↓

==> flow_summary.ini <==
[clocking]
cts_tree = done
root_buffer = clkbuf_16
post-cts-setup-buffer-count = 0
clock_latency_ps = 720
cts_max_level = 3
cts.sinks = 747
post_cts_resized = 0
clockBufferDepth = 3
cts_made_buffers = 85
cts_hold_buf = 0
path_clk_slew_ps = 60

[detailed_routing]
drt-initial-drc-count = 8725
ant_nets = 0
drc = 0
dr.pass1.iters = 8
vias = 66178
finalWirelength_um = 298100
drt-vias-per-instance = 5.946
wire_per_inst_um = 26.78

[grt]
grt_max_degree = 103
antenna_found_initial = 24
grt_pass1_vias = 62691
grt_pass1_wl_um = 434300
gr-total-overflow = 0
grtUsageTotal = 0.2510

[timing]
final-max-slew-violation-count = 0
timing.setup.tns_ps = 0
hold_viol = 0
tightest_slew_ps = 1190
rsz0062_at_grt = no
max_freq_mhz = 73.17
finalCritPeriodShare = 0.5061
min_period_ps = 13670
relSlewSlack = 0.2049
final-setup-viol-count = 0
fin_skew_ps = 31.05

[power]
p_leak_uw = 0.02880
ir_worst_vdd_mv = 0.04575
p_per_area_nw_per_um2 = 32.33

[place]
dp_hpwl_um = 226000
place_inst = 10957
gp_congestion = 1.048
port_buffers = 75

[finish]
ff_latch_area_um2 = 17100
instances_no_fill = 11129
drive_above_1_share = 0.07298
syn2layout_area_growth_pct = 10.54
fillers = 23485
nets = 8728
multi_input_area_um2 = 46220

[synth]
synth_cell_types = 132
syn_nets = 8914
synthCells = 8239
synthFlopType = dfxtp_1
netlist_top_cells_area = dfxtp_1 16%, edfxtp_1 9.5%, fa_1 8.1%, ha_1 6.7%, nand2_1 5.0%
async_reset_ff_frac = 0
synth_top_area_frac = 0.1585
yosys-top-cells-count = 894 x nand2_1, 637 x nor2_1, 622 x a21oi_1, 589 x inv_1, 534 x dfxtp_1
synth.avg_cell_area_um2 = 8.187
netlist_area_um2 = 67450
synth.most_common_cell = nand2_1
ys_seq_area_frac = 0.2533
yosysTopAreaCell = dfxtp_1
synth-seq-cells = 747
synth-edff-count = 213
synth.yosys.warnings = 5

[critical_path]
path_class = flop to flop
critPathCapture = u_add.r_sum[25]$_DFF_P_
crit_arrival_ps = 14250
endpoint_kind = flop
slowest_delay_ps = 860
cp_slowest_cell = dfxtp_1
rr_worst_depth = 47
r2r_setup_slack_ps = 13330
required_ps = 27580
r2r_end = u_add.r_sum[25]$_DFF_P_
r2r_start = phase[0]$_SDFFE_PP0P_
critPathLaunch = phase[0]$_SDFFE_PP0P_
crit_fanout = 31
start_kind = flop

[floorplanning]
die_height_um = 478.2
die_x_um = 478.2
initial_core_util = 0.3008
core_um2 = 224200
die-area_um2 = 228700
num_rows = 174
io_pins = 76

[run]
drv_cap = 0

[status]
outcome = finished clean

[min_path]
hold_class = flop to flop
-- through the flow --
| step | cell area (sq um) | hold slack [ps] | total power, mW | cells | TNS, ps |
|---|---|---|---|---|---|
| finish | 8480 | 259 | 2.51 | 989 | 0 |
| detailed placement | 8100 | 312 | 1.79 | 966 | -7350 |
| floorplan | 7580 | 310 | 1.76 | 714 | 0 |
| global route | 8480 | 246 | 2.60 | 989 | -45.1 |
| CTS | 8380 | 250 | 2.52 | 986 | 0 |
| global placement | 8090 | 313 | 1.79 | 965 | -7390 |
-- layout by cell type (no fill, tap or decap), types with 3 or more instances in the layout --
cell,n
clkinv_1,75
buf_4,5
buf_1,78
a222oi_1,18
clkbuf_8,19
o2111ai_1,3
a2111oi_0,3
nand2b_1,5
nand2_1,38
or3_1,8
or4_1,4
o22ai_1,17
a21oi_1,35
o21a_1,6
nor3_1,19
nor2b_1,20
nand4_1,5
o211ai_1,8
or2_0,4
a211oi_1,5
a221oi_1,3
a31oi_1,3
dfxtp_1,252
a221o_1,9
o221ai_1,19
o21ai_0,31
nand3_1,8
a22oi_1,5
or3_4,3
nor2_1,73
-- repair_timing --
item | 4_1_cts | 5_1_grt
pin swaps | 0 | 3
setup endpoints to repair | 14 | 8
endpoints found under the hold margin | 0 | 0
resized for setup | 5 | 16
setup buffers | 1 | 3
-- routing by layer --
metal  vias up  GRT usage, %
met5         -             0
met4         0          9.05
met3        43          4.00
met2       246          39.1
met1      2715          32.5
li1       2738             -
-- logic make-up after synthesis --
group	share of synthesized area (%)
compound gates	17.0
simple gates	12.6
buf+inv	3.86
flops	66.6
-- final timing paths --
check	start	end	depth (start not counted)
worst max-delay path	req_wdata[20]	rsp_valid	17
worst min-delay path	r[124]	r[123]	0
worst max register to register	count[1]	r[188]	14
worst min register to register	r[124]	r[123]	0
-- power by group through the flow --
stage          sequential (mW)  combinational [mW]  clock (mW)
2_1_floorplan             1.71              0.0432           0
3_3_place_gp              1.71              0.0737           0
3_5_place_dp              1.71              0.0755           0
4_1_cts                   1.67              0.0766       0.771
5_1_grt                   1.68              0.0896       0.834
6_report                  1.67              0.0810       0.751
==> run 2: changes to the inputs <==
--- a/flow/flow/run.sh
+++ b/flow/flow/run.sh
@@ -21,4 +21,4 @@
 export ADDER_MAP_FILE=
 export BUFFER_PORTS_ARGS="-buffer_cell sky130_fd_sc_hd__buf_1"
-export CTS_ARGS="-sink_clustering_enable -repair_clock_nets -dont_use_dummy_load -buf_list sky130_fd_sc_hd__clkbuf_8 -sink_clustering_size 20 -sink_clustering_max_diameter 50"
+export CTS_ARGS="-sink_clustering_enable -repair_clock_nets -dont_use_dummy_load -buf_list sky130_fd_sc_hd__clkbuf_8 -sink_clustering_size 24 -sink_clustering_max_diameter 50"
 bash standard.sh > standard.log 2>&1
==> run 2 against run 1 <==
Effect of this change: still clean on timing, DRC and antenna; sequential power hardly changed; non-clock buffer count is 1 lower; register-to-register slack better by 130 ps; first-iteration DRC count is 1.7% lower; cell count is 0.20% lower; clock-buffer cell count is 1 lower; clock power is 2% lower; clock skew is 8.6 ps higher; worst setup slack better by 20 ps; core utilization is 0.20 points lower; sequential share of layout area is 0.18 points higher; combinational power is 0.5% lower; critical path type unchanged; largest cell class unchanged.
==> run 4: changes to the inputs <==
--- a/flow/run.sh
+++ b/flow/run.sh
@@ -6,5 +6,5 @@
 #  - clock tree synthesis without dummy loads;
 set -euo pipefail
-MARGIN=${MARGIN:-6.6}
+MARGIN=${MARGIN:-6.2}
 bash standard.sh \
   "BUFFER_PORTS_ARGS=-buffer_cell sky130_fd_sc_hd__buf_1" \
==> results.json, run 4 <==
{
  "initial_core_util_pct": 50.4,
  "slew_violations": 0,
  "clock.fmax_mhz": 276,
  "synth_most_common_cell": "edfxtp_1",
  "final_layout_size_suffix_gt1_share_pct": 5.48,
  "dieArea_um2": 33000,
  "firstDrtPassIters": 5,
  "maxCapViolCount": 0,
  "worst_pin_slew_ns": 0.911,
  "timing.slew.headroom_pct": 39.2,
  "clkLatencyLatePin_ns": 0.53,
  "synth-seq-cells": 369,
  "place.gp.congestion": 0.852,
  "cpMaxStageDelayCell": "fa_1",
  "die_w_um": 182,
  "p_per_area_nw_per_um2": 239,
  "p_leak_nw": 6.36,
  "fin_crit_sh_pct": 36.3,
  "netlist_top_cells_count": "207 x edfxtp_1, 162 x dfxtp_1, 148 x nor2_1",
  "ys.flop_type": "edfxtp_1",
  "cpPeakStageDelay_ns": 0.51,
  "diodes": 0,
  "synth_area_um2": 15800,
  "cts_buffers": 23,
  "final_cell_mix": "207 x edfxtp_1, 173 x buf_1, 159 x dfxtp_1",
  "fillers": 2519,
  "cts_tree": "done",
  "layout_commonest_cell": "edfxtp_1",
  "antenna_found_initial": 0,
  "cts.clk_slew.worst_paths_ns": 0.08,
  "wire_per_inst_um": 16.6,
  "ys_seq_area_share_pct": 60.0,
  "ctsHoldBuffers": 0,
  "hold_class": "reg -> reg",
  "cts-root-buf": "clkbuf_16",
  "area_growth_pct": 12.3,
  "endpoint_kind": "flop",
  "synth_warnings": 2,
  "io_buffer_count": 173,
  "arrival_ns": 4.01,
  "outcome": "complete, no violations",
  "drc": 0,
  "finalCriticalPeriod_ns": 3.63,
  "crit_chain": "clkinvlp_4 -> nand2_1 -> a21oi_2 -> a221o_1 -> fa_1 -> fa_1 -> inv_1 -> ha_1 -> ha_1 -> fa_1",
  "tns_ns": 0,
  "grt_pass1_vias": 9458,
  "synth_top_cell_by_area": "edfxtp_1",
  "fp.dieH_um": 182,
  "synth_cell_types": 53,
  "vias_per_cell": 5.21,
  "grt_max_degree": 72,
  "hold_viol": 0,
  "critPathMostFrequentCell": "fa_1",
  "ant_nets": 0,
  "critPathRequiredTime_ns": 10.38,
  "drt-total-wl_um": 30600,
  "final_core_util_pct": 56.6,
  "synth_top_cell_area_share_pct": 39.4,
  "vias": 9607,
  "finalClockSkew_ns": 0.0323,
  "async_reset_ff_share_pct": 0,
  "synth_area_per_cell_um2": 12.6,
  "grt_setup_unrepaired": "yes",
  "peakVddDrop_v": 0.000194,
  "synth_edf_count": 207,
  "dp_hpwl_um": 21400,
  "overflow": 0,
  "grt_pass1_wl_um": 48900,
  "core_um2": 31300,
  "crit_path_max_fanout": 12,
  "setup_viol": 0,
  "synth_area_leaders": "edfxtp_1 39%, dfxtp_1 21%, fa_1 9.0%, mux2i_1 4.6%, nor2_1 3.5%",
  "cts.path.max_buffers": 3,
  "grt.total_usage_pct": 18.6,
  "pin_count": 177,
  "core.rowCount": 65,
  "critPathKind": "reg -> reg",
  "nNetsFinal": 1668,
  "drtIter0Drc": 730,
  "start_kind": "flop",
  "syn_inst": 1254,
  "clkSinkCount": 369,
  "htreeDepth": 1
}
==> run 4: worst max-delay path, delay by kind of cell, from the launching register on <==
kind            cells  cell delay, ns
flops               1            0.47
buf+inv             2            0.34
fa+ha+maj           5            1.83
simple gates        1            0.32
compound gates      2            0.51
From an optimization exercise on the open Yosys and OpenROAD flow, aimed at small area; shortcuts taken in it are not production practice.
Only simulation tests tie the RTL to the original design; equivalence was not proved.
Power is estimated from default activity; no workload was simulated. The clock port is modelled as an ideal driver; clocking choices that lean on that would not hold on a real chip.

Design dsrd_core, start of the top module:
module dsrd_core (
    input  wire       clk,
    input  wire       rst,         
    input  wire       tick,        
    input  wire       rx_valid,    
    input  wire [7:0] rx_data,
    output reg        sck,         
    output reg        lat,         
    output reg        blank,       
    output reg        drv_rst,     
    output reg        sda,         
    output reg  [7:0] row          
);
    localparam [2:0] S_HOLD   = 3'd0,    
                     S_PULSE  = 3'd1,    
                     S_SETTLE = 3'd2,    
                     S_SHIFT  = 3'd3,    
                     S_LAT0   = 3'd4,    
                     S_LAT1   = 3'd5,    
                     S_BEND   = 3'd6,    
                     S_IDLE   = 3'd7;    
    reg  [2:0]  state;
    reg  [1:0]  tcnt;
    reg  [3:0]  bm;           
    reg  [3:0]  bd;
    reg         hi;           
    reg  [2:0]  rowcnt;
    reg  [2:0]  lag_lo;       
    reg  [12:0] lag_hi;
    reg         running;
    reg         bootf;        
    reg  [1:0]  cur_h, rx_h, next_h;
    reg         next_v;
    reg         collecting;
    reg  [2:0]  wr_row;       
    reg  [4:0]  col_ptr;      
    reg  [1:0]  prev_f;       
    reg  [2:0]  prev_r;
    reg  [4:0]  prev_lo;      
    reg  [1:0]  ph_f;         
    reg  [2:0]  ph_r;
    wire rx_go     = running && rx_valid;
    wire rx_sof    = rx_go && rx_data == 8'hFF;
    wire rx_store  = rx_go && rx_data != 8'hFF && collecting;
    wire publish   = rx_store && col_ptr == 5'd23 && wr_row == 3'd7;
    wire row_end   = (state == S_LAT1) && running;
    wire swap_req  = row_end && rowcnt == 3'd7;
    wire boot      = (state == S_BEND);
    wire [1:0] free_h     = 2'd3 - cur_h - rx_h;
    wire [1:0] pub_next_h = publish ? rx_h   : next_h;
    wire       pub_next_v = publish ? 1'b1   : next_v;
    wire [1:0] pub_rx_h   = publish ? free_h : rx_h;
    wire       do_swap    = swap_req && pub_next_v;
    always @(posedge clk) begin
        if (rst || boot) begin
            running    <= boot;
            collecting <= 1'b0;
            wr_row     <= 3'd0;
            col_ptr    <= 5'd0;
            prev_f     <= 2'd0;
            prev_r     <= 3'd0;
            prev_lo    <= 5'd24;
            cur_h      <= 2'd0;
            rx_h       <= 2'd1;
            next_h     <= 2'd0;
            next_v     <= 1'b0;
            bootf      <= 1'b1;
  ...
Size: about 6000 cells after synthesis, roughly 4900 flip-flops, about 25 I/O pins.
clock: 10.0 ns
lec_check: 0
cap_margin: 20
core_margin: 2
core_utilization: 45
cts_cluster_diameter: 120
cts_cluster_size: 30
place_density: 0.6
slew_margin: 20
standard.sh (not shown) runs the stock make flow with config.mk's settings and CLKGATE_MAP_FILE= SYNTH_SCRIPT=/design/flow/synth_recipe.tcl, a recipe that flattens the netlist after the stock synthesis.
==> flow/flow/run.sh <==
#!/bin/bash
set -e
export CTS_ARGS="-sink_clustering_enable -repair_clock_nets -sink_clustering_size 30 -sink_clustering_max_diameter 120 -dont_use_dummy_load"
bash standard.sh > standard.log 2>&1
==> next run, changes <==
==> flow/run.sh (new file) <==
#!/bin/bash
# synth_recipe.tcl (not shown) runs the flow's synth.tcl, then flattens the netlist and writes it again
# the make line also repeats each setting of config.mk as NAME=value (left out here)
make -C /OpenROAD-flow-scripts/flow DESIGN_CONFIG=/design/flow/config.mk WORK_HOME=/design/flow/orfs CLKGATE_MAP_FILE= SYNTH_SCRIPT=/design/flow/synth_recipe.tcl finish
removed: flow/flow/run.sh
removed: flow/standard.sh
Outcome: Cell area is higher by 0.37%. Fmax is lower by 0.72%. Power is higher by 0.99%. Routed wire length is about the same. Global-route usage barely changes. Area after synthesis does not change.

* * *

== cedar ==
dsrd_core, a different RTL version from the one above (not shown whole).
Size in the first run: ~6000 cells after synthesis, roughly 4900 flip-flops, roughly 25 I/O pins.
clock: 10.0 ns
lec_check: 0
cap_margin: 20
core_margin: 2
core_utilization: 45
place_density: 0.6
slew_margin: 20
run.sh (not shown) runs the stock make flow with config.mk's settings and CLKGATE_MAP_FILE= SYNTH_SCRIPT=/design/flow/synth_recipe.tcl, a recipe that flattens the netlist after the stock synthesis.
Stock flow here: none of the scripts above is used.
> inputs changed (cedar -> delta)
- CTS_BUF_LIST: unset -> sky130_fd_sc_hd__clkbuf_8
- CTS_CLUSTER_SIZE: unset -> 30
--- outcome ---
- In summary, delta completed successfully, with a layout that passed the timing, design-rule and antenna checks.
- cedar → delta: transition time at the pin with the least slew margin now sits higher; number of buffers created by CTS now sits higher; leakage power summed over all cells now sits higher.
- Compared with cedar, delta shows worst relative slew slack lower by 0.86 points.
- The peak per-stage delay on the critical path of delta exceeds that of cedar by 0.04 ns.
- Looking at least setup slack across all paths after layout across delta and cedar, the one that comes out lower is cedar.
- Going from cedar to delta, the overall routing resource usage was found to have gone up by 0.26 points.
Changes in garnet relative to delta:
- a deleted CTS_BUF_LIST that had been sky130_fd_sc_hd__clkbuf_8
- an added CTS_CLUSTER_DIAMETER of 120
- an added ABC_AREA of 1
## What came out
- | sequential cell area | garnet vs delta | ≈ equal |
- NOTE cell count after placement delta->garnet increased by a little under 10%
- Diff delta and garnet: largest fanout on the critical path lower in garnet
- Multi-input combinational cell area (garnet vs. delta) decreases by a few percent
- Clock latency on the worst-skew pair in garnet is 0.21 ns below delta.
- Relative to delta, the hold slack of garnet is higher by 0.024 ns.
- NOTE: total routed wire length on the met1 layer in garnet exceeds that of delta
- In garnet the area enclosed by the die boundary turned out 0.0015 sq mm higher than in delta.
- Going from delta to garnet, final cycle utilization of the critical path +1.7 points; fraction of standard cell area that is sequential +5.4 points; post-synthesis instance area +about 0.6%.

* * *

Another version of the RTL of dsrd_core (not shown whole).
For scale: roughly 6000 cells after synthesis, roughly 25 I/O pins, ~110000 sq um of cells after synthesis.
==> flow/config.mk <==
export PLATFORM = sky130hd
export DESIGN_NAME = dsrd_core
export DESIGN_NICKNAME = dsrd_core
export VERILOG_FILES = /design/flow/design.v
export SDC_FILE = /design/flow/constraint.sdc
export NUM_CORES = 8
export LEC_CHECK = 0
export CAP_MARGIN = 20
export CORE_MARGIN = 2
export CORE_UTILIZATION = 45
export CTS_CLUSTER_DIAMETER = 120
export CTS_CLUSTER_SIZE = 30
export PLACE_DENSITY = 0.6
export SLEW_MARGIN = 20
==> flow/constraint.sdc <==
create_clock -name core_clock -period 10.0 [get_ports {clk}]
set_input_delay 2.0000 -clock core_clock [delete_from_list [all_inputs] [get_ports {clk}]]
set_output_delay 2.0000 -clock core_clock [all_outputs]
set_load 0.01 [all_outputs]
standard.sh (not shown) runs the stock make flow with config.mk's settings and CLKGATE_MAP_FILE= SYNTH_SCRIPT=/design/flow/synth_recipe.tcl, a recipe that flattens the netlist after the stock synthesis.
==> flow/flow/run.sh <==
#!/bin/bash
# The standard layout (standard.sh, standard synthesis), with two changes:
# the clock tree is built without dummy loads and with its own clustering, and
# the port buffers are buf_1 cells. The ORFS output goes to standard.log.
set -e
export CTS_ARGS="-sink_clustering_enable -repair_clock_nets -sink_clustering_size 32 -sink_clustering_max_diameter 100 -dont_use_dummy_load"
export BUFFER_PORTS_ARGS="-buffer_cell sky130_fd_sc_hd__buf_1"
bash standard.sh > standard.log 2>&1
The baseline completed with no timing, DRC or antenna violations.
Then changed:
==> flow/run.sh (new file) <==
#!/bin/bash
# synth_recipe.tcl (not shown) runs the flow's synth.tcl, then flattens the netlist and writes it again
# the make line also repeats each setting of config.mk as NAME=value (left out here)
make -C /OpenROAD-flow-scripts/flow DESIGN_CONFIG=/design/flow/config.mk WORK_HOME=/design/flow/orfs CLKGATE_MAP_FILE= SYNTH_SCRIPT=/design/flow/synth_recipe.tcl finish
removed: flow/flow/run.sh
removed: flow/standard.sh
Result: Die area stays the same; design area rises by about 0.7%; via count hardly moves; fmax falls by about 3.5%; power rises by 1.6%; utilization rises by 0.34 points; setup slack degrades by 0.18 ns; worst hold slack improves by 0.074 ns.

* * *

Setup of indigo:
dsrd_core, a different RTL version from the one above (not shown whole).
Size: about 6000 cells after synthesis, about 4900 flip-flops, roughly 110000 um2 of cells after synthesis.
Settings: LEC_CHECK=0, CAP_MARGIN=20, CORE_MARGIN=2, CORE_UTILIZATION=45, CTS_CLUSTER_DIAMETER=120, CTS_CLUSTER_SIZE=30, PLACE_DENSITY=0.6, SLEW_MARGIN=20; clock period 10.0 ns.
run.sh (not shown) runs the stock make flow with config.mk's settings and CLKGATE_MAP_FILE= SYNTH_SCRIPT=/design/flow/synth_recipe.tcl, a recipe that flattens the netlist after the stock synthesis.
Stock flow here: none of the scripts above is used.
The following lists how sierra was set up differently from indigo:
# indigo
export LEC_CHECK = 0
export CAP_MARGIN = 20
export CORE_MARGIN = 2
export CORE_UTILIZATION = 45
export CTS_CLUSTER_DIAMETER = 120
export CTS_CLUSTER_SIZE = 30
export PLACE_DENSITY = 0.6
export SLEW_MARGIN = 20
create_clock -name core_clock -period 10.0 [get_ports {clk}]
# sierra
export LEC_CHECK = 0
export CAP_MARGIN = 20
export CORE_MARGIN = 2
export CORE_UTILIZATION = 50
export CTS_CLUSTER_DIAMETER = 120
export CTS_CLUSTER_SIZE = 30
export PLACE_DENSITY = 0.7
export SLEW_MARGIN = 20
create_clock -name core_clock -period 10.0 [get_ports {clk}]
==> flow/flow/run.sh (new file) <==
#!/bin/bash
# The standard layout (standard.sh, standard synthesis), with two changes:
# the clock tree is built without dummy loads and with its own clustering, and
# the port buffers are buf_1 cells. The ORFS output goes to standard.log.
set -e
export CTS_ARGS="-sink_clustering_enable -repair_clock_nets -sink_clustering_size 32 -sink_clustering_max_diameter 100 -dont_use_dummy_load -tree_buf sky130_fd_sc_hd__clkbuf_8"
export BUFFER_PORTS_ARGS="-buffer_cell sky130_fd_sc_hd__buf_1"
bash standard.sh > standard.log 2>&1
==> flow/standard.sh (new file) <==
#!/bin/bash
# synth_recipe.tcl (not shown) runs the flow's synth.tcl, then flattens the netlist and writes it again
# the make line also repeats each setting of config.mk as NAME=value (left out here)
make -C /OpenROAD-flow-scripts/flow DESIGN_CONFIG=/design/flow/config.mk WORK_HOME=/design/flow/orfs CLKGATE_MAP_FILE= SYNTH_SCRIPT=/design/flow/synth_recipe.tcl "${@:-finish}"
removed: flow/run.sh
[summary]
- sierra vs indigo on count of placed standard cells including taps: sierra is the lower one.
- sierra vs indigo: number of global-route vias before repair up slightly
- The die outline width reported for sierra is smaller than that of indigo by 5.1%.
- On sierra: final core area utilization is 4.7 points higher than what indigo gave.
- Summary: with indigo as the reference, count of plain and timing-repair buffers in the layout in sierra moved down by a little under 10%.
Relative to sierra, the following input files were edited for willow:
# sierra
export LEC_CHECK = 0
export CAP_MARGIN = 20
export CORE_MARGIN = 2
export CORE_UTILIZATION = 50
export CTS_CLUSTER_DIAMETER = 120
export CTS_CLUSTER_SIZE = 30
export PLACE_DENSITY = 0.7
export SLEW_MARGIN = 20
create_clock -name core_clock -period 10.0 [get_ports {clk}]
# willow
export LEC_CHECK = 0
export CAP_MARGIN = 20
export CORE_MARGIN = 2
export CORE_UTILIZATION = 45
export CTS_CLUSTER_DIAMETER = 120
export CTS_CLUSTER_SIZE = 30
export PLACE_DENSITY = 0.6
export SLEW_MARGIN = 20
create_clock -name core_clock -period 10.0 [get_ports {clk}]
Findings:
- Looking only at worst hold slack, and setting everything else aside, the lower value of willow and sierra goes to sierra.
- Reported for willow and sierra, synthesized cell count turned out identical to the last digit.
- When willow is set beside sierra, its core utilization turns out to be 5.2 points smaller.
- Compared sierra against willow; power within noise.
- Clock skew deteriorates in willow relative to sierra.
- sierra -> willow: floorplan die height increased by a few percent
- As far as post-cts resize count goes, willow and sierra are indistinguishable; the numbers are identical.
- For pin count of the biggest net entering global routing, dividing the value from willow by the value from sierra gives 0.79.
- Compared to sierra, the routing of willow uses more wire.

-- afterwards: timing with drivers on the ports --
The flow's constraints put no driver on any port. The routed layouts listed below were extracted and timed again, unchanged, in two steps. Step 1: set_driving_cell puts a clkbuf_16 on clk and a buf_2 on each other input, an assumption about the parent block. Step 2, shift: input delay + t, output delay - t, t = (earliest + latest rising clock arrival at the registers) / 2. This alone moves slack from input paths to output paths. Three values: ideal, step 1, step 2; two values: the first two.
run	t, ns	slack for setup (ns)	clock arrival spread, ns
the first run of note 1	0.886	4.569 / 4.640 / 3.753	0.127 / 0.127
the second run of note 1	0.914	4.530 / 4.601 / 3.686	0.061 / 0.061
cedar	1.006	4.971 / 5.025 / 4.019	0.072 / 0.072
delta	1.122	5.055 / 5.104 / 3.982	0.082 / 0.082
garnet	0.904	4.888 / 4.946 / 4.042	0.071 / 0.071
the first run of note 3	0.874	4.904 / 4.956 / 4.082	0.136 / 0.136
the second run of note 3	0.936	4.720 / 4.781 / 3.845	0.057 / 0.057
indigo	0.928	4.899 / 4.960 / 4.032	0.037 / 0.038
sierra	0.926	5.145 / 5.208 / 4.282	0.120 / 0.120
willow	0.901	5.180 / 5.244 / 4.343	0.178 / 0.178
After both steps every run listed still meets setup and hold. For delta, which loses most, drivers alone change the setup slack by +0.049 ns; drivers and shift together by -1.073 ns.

↑

▶ _Work order_
Copy each line in the listing where "phase" appears.

▶ _Solution below_
r2r_start = phase[0]$_SDFFE_PP0P_
critPathLaunch = phase[0]$_SDFFE_PP0P_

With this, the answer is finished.